- **GIVEN RECORDS**
File: src/rtl/iact_csc_pkg.sv
// Shared widths, special CSC words and FSM state encoding for the iact CSC encoder.
package iact_csc_pkg;

  localparam int VALUE_W = 8;
  localparam int ROW_W   = 4;
  localparam int WORD_W  = VALUE_W + ROW_W;

  localparam logic [WORD_W-1:0] EMPTY_COL_WORD = 12'h00F;
  localparam logic [WORD_W-1:0] TERM_WORD      = 12'h000;

  typedef enum logic [2:0] {
    IDLE,
    ENCODE,
    COL_END,
    FRAME_END,
    DONE
  } state_e;

  function automatic logic [WORD_W-1:0] pack_word(input logic [VALUE_W-1:0] value,
                                                   input logic [ROW_W-1:0]   row);
    return {value, row};
  endfunction

endpackage

File: src/rtl/iact_csc_out_reg.sv
// Single-entry output register with valid/ready handshake toward the iact data SRAM.
module iact_csc_out_reg
  import iact_csc_pkg::*;
(
  input  logic              clock,
  input  logic              reset,
  input  logic              load,
  input  logic [WORD_W-1:0] load_word,
  output logic              space,
  output logic [WORD_W-1:0] data_out,
  output logic              data_out_valid,
  input  logic              data_out_ready
);

  logic [WORD_W-1:0] word_q, word_d;
  logic              vld_q, vld_d;

  // A new word may only be loaded when the held one is absent or leaving this cycle.
  assign space = ~vld_q | data_out_ready;

  always_comb begin
    word_d = word_q;
    vld_d  = vld_q;
    if (load) begin
      word_d = load_word;
      vld_d  = 1'b1;
    end else if (data_out_ready) begin
      vld_d  = 1'b0;
    end
  end

  always_ff @(posedge clock or posedge reset) begin
    if (reset) begin
      word_q <= TERM_WORD;
      vld_q  <= 1'b0;
    end else begin
      word_q <= word_d;
      vld_q  <= vld_d;
    end
  end

  assign data_out       = word_q;
  assign data_out_valid = vld_q;

endmodule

- **WHAT TO PRODUCE**
Return each line of the material in which the string "begin" can be found.

- **RESPONSE TO THIS TASK**
  always_comb begin
    if (load) begin
    end else if (data_out_ready) begin
  always_ff @(posedge clock or posedge reset) begin
    if (reset) begin
    end else begin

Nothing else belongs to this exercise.